Collaborative Research: Making Space for Story-Based Tinkering to Scaffold Early Informal Engineering Learning

September 1st, 2019 - August 31st, 2022 | PROJECT

This project responds to calls to increase children's exposure and engagement in STEM at an early age. With the rise of the maker-movement, the informal and formal education sectors have witnessed a dramatic expansion of maker and tinkering spaces, programs, and curricula. This has happened in part because of the potential benefits of tinkering experiences to promote access and equity in engineering education. To realize these benefits, it is necessary to continue to make and iterate design and facilitation approaches that can deepen early engagement in disciplinary practices of engineering and other STEM-relevant skills. This project will investigate how stories can be integrated into informal STEM learning experiences for young children and their families. Stories can be especially effective because they bridge the knowledge and experiences young children and their caregivers bring to tinkering as well as the conversations and hands-on activities that can extend that knowledge. In addition, a unique contribution of the project is to test the hypothesis that stories can also facilitate spatial reasoning, by encouraging children to think about the spatial properties of their emerging structures.

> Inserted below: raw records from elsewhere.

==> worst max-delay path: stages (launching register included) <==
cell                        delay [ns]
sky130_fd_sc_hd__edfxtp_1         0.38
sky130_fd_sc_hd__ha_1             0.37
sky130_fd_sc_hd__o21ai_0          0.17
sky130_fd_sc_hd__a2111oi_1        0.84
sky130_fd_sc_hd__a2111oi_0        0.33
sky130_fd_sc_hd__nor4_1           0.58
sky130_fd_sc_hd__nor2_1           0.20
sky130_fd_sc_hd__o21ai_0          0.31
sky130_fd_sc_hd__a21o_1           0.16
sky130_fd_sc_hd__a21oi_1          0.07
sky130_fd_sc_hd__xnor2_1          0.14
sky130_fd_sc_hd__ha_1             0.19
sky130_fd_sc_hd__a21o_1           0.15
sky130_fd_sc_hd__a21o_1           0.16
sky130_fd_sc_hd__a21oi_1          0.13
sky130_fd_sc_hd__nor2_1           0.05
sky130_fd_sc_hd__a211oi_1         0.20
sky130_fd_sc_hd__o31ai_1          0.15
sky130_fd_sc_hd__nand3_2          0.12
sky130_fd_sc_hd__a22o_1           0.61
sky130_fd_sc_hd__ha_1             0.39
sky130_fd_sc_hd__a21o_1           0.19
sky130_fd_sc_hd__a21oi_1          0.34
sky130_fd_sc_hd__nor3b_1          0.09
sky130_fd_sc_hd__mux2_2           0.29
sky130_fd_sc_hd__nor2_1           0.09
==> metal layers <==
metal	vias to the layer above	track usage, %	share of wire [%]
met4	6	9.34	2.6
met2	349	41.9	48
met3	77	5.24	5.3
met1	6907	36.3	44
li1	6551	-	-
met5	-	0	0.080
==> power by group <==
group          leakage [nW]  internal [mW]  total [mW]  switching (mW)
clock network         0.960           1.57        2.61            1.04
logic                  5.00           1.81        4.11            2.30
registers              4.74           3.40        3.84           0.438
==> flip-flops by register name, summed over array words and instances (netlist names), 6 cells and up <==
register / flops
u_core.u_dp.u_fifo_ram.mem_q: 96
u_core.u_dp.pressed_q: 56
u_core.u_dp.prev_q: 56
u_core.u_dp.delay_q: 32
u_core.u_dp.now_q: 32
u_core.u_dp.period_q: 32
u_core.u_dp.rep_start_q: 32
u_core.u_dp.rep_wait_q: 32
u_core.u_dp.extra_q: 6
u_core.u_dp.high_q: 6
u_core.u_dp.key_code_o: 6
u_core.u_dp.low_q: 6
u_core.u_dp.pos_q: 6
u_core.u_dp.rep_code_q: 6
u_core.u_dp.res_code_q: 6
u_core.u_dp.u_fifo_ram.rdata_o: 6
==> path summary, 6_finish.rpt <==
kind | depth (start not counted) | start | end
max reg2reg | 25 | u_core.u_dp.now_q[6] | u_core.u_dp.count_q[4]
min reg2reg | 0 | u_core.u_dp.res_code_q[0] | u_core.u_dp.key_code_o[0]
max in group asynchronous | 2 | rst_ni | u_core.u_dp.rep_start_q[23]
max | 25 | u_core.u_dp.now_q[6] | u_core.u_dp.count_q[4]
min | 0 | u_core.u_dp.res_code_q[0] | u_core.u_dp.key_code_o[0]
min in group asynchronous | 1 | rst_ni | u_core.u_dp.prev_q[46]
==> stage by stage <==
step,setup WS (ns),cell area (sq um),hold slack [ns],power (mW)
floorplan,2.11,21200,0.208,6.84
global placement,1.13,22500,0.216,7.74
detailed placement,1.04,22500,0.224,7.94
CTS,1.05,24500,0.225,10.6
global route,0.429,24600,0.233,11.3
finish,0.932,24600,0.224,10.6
File: src/hdl/lrd_pkg.sv
// Shared types and constants for the multistate pattern text decoder.
// Used by the front end, back end, top level and checker; depends on nothing.
package lrd_pkg;

    typedef enum logic [1:0] {
        OP_BEGIN = 2'd0,
        OP_CHAR  = 2'd1,
        OP_END   = 2'd2,
        OP_NOP   = 2'd3
    } t_op;

    typedef struct packed {
        t_op        op;
        logic [7:0] ch;
    } t_in;

    typedef struct packed {
        logic [31:0] cell_x;
        logic [31:0] cell_y;
        logic [23:0] run_length;
        logic [7:0]  cell_state;
    } t_out;

    typedef struct packed {
        logic [31:0] origin_x;
        logic [31:0] origin_y;
        logic [31:0] start_x;
        logic [31:0] start_y;
        logic [8:0]  state_modulus;
    } t_cfg;

    typedef enum logic [2:0] {
        CMD_HOME    = 3'd0,
        CMD_NEWLINE = 3'd1,
        CMD_SKIP    = 3'd2,
        CMD_RUN     = 3'd3,
        CMD_LETTER  = 3'd4
    } t_kind;

    typedef struct packed {
        t_kind      kind;
        logic [8:0] val;
    } t_cmd;

    localparam int CMD_BITS = $bits(t_cmd);

    localparam logic [2:0] CFG_ORIGIN_X = 3'd0;
    localparam logic [2:0] CFG_ORIGIN_Y = 3'd1;
    localparam logic [2:0] CFG_START_X  = 3'd2;
    localparam logic [2:0] CFG_START_Y  = 3'd3;
    localparam logic [2:0] CFG_MODULUS  = 3'd4;

    localparam logic [8:0] MODULUS_RESET = 9'd2;

    localparam logic [7:0] CH_NUL    = 8'h00;
    localparam logic [7:0] CH_TAB    = 8'h09;
    localparam logic [7:0] CH_NL     = 8'h0A;
    localparam logic [7:0] CH_CR     = 8'h0D;
    localparam logic [7:0] CH_SP     = 8'h20;
    localparam logic [7:0] CH_DOLLAR = 8'h24;
    localparam logic [7:0] CH_DOT    = 8'h2E;
    localparam logic [7:0] CH_ZERO   = 8'h30;
    localparam logic [7:0] CH_NINE   = 8'h39;
    localparam logic [7:0] CH_A      = 8'h41;
    localparam logic [7:0] CH_X      = 8'h58;
    localparam logic [7:0] CH_B      = 8'h62;
    localparam logic [7:0] CH_O      = 8'h6F;
    localparam logic [7:0] CH_P      = 8'h70;
    localparam logic [7:0] CH_Y      = 8'h79;

    localparam logic [7:0] PREFIX_STEP = 8'd24;
    localparam logic [8:0] LETTER_BASE = 9'd64;
    localparam logic [3:0] RADIX       = 4'd10;
    localparam logic [31:0] RUN_MAX    = 32'h00FF_FFFF;
    localparam logic [3:0] MOD_STEPS   = 4'd8;

endpackage
--- src/hw/rtl/ufpc_pkg.sv ---
// Shared types and constants for the union-find path compression unit.
package ufpc_pkg;

    localparam int NODES_DEF = 1024;
    localparam int CMD_W     = 2;
    localparam int NODE_W    = 10;
    localparam int ROOT_W    = 10;
    localparam int IN_W      = 24;
    localparam int OUT_W     = 16;

    localparam logic [CMD_W-1:0] CMD_FIND  = 2'd0;
    localparam logic [CMD_W-1:0] CMD_MERGE = 2'd1;
    localparam logic [CMD_W-1:0] CMD_CLEAR = 2'd2;

    // Commands from the controller to the datapath.
    typedef struct packed {
        logic load_in;
        logic start;
        logic sel_b;
        logic walk_step;
        logic comp_step;
        logic save_ra;
        logic link;
        logic clr_step;
        logic load_out;
        logic out_zero;
    } ufpc_cmd_t;

    // Status from the datapath back to the controller.
    typedef struct packed {
        logic hit;
        logic comp_done;
        logic clr_last;
        logic out_free;
    } ufpc_sts_t;

endpackage
--- config.mk ---
export PLATFORM = sky130hd
export DESIGN_NAME = mbf_ieee_double_converter
export DESIGN_NICKNAME = d
export VERILOG_FILES = /design/src/design/mbf_pkg.sv /design/src/design/mbf_ieee_double_converter.sv
export SDC_FILE = /design/constraint.sdc
export NUM_CORES = 1
export LEC_CHECK = 0
export BUFFER_PORTS_ARGS = -buffer_cell sky130_fd_sc_hd__buf_2
export CAP_MARGIN = 20
export CORE_MARGIN = 2
export CORE_UTILIZATION = 45
export DETAILED_ROUTE_END_ITERATION = 12
export MAX_ROUTING_LAYER = met4
export PLACE_DENSITY = 0.7
export SLEW_MARGIN = 5
export SYNTH_ARGS = -nofsm -noshare
export SYNTH_HDL_FRONTEND = slang
export SYNTH_SLANG_ARGS = --single-unit
--- constraint.sdc ---
create_clock -name aclk -period 7.5 [get_ports aclk]
set_input_delay 1.125 -clock aclk [delete_from_list [all_inputs] [get_ports aclk]]
set_output_delay 1.125 -clock aclk [all_outputs]
set_load 0.1 [all_outputs]
[src/rtl/lru_page_replacement_core_defines.svh]
// Assertion macros shared by the LRU page replacement RTL.
`ifndef LRU_PAGE_REPLACEMENT_CORE_DEFINES_SVH
`define LRU_PAGE_REPLACEMENT_CORE_DEFINES_SVH

`ifndef NO_ASSERTIONS

// Same-cycle implication, disabled while reset is asserted
`define LRU_ASSERT_IMPL(label, clk, rst_n, ante, cons) \
  label: assert property (@(posedge clk) disable iff (!rst_n) (ante) |-> (cons)) \
    else $error("lru assertion failed");

// Next-cycle implication, disabled while reset is asserted
`define LRU_ASSERT_NEXT(label, clk, rst_n, ante, cons) \
  label: assert property (@(posedge clk) disable iff (!rst_n) (ante) |=> (cons)) \
    else $error("lru assertion failed");

`else

`define LRU_ASSERT_IMPL(label, clk, rst_n, ante, cons)
`define LRU_ASSERT_NEXT(label, clk, rst_n, ante, cons)

`endif

`endif

[src/rtl/lru_pkg.sv]
// Package with shared constants for the LRU page replacement core.
`default_nettype none

package lru_pkg;

  // Default sizing
  localparam int FRAMES_DEF    = 8;
  localparam int PAGE_BITS_DEF = 16;

  // Fixed port widths
  localparam int PAGE_PORT_W  = 16;
  localparam int FRAME_IDX_W  = 3;
  localparam int CFG_W        = 4;
  localparam int FAULT_W      = 32;

  // Reset value of the frames-in-use register
  localparam logic [CFG_W-1:0] FRAMES_IN_USE_RST = 4'd8;

endpackage

`default_nettype wire

[src/rtl/lru_select.sv]
// Parallel tag match and LRU victim selection over the valid, active frames.
`default_nettype none

module lru_select #(
  parameter int FRAMES    = lru_pkg::FRAMES_DEF,
  parameter int PAGE_BITS = lru_pkg::PAGE_BITS_DEF,
  parameter int IDX_W     = (FRAMES > 1) ? $clog2(FRAMES) : 1,
  parameter int RANK_W    = (FRAMES > 1) ? $clog2(FRAMES) : 1
) (
  input  wire logic [FRAMES-1:0]                frame_valid,
  input  wire logic [FRAMES-1:0]                frame_active,
  input  wire logic [FRAMES-1:0][PAGE_BITS-1:0] frame_page,
  input  wire logic [FRAMES-1:0][RANK_W-1:0]    frame_rank,
  input  wire logic [PAGE_BITS-1:0]             page,
  output logic                                  hit,
  output logic [IDX_W-1:0]                      hit_idx,
  output logic                                  victim_any,
  output logic [IDX_W-1:0]                      victim_idx
);

  import lru_pkg::*;

  logic [FRAMES-1:0] live;
  logic [FRAMES-1:0] match;
  logic [FRAMES-1:0] oldest;

  // Per-frame tag compare and pairwise rank compare
  always_comb begin
    live  = frame_valid & frame_active;
    match = '0;
    oldest = '0;
    for (int i = 0; i < FRAMES; i++) begin
      match[i]  = live[i] && (frame_page[i] == page);
      oldest[i] = live[i];
      for (int j = 0; j < FRAMES; j++) begin
        if (live[j] && (j != i)) begin
          // earlier frames must be strictly younger, later ones no older
          if (j < i) begin
            if (!(frame_rank[j] < frame_rank[i])) oldest[i] = 1'b0;
          end else begin
            if (frame_rank[j] > frame_rank[i]) oldest[i] = 1'b0;
          end
        end
      end
    end
  end

  // Lowest-index priority encoders
  always_comb begin
    hit_idx    = '0;
    victim_idx = '0;
    for (int i = FRAMES - 1; i >= 0; i--) begin
      if (match[i])  hit_idx    = IDX_W'(i);
      if (oldest[i]) victim_idx = IDX_W'(i);
    end
  end

  assign hit        = |match;
  assign victim_any = |oldest;

endmodule

`default_nettype wire

[src/rtl/lru_page_replacement_core.sv]
// A request is held in the input register, then its result in the result register.
// Throughput: one request per cycle while out_ready is high; tag match, victim pick and
// rank update share one combinational pass between the input and result registers.
// Reset (rst_n low, synchronous): all frames invalid, ranks, fill count and fault
// total cleared, frames_in_use set to 8; frame contents are not cleared.
`default_nettype none
`include "lru_page_replacement_core_defines.svh"

module lru_page_replacement_core #(
  parameter int FRAMES    = lru_pkg::FRAMES_DEF,
  parameter int PAGE_BITS = lru_pkg::PAGE_BITS_DEF
) (
  input  wire logic                              clk,
  input  wire logic                              rst_n,
  // configuration
  input  wire logic                              cfg_wr_en,
  input  wire logic [lru_pkg::CFG_W-1:0]         cfg_wr_data,
  // request channel
  input  wire logic                              in_valid,
  output logic                                   in_ready,
  input  wire logic [lru_pkg::PAGE_PORT_W-1:0]   in_page_number,
  // result channel
  output logic                                   out_valid,
  input  wire logic                              out_ready,
  output logic                                   out_hit,
  output logic [lru_pkg::FRAME_IDX_W-1:0]        out_frame_index,
  output logic                                   out_evicted_valid,
  output logic [lru_pkg::PAGE_PORT_W-1:0]        out_evicted_page,
  output logic [lru_pkg::FAULT_W-1:0]            out_fault_total
);

  import lru_pkg::*;

  localparam int IDX_W  = (FRAMES > 1) ? $clog2(FRAMES) : 1;
  localparam int RANK_W = (FRAMES > 1) ? $clog2(FRAMES) : 1;
  localparam int FILL_W = $clog2(FRAMES + 1);
  localparam logic [RANK_W-1:0] RANK_MAX = RANK_W'(FRAMES - 1);
  localparam logic [FILL_W-1:0] FILL_MAX = FILL_W'(FRAMES);

  // Configuration and control state
  logic [CFG_W-1:0]                frames_in_use_r;
  logic                            in_valid_r;
  logic [PAGE_BITS-1:0]            in_page_r;
  logic [FRAMES-1:0][PAGE_BITS-1:0] frame_page_r;
  logic [FRAMES-1:0]               frame_valid_r, frame_valid_nxt;
  logic [FRAMES-1:0][RANK_W-1:0]   rank_r, rank_nxt;
  logic [FILL_W-1:0]               fill_r, fill_nxt;
  logic [FAULT_W-1:0]              fault_r, fault_nxt;

  // Result register
  logic                            out_valid_r;
  logic                            out_hit_r;
  logic [FRAME_IDX_W-1:0]          out_frame_index_r;
  logic                            out_evicted_valid_r;
  logic [PAGE_PORT_W-1:0]          out_evicted_page_r;
  logic [FAULT_W-1:0]              out_fault_total_r;

  logic                            advance;
  logic [FRAMES-1:0]               active;
  logic [FILL_W-1:0]               n_active;
  logic                            full;
  logic                            hit;
  logic [IDX_W-1:0]                hit_idx;
  logic                            victim_any;
  logic [IDX_W-1:0]                victim_idx;
  logic [IDX_W-1:0]                f_idx;
  logic                            ev_valid;
  logic [PAGE_PORT_W-1:0]          ev_page;

  // Handshake: item moves to the result register when it is free or draining
  assign advance  = in_valid_r && (!out_valid_r || out_ready);
  assign in_ready = !in_valid_r || advance;

  // Active frame window; zero acts as one, oversize acts as FRAMES
  always_comb begin
    for (int i = 0; i < FRAMES; i++) begin
      if (frames_in_use_r == '0) active[i] = (i == 0);
      else                       active[i] = (32'(frames_in_use_r) > i);
    end
    if (frames_in_use_r == '0)                n_active = FILL_W'(1);
    else if (32'(frames_in_use_r) > FRAMES)   n_active = FILL_MAX;
    else                                      n_active = FILL_W'(frames_in_use_r);
  end

  assign full = !(fill_r < n_active);

  lru_select #(
    .FRAMES    (FRAMES),
    .PAGE_BITS (PAGE_BITS),
    .IDX_W     (IDX_W),
    .RANK_W    (RANK_W)
  ) u_select (
    .frame_valid  (frame_valid_r),
    .frame_active (active),
    .frame_page   (frame_page_r),
    .frame_rank   (rank_r),
    .page         (in_page_r),
    .hit          (hit),
    .hit_idx      (hit_idx),
    .victim_any   (victim_any),
    .victim_idx   (victim_idx)
  );

  // Frame choice and eviction
  always_comb begin
    if (hit)        f_idx = hit_idx;
    else if (!full) f_idx = fill_r[IDX_W-1:0];
    else            f_idx = victim_idx;
    ev_valid = !hit && full && victim_any;
    ev_page  = ev_valid ? PAGE_PORT_W'(frame_page_r[victim_idx]) : '0;
  end

  // Recency ageing, fill and fault counters
  always_comb begin
    frame_valid_nxt = frame_valid_r;
    rank_nxt        = rank_r;
    fill_nxt        = fill_r;
    fault_nxt       = fault_r;
    for (int i = 0; i < FRAMES; i++) begin
      if ((IDX_W'(i) != f_idx) && frame_valid_r[i] && active[i] &&
          (!hit || (rank_r[i] < rank_r[f_idx])) && (rank_r[i] < RANK_MAX)) begin
        rank_nxt[i] = rank_r[i] + RANK_W'(1);
      end
    end
    rank_nxt[f_idx] = '0;
    if (!hit) begin
      frame_valid_nxt[f_idx] = 1'b1;
      if (!full) fill_nxt = fill_r + FILL_W'(1);
      if (fault_r != '1) fault_nxt = fault_r + FAULT_W'(1);
    end
  end

  // Control registers
  always_ff @(posedge clk) begin
    if (!rst_n) begin
      frames_in_use_r <= FRAMES_IN_USE_RST;
      in_valid_r      <= 1'b0;
      out_valid_r     <= 1'b0;
      frame_valid_r   <= '0;
      rank_r          <= '0;
      fill_r          <= '0;
      fault_r         <= '0;
    end else begin
      if (cfg_wr_en) frames_in_use_r <= cfg_wr_data;
      if (in_ready) in_valid_r <= in_valid;
      if (advance) begin
        out_valid_r   <= 1'b1;
        frame_valid_r <= frame_valid_nxt;
        rank_r        <= rank_nxt;
        fill_r        <= fill_nxt;
        fault_r       <= fault_nxt;
      end else if (out_ready) begin
        out_valid_r <= 1'b0;
      end
    end
  end

  // Payload registers
  always_ff @(posedge clk) begin
    if (in_ready && in_valid) in_page_r <= PAGE_BITS'(in_page_number);
    if (advance) begin
      if (!hit) frame_page_r[f_idx] <= in_page_r;
      out_hit_r           <= hit;
      out_frame_index_r   <= FRAME_IDX_W'(f_idx);
      out_evicted_valid_r <= ev_valid;
      out_evicted_page_r  <= ev_page;
      out_fault_total_r   <= fault_nxt;
    end
  end

  assign out_valid         = out_valid_r;
  assign out_hit           = out_hit_r;
  assign out_frame_index   = out_frame_index_r;
  assign out_evicted_valid = out_evicted_valid_r;
  assign out_evicted_page  = out_evicted_page_r;
  assign out_fault_total   = out_fault_total_r;

  // Checks
  `LRU_ASSERT_IMPL(a_hit_no_evict, clk, rst_n, out_valid_r && out_hit_r,
                   !out_evicted_valid_r && (out_evicted_page_r == '0))
  `LRU_ASSERT_IMPL(a_fill_bound, clk, rst_n, 1'b1, fill_r <= FILL_MAX)
  `LRU_ASSERT_NEXT(a_fault_step, clk, rst_n, advance && !hit,
                   (fault_r == $past(fault_r) + FAULT_W'(1)) || ($past(fault_r) == '1))
  `LRU_ASSERT_NEXT(a_hit_keeps_fault, clk, rst_n, advance && hit,
                   (fault_r == $past(fault_r)) && (fill_r == $past(fill_r)))
  `LRU_ASSERT_IMPL(a_evict_when_full, clk, rst_n, advance && ev_valid, full && !hit)

endmodule

`default_nettype wire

This project uses design-based research methods to advance knowledge and the evidence base for practices that engender story-based tinkering. Using conjecture mapping, the team will specify their initial ideas and how it will be evident that design/practices impact caregivers-child behaviors and learning outcomes. The team will consider the demographic characteristics, linguistic practices, and funds of knowledge of the participants to understand the design practices (resources, activities) being implemented and how they potentially facilitate learning. The outcome of each study/DBR cycle serves as inputs for questions and hypotheses in the next. A culturally diverse group of 300+ children ages 5 to 8 years old and their parents at Chicago Children's Museum's Tinkering Lab will participate in the study to examine the following key questions: (1) What design and facilitation approaches engage young children and their caregivers in creating their own engineering-rich tinkering stories? (2) How can museum exhibit design (e.g., models, interactive displays) and tinkering stories together engender spatial thinking, to further enrich early STEM learning opportunities? and (3) Do the tinkering stories children and their families tell support lasting STEM learning? As part of the overall iterative, design-based approach, the team will also field test the story-based tinkering approaches identified in the first cycles of DBR to be most promising.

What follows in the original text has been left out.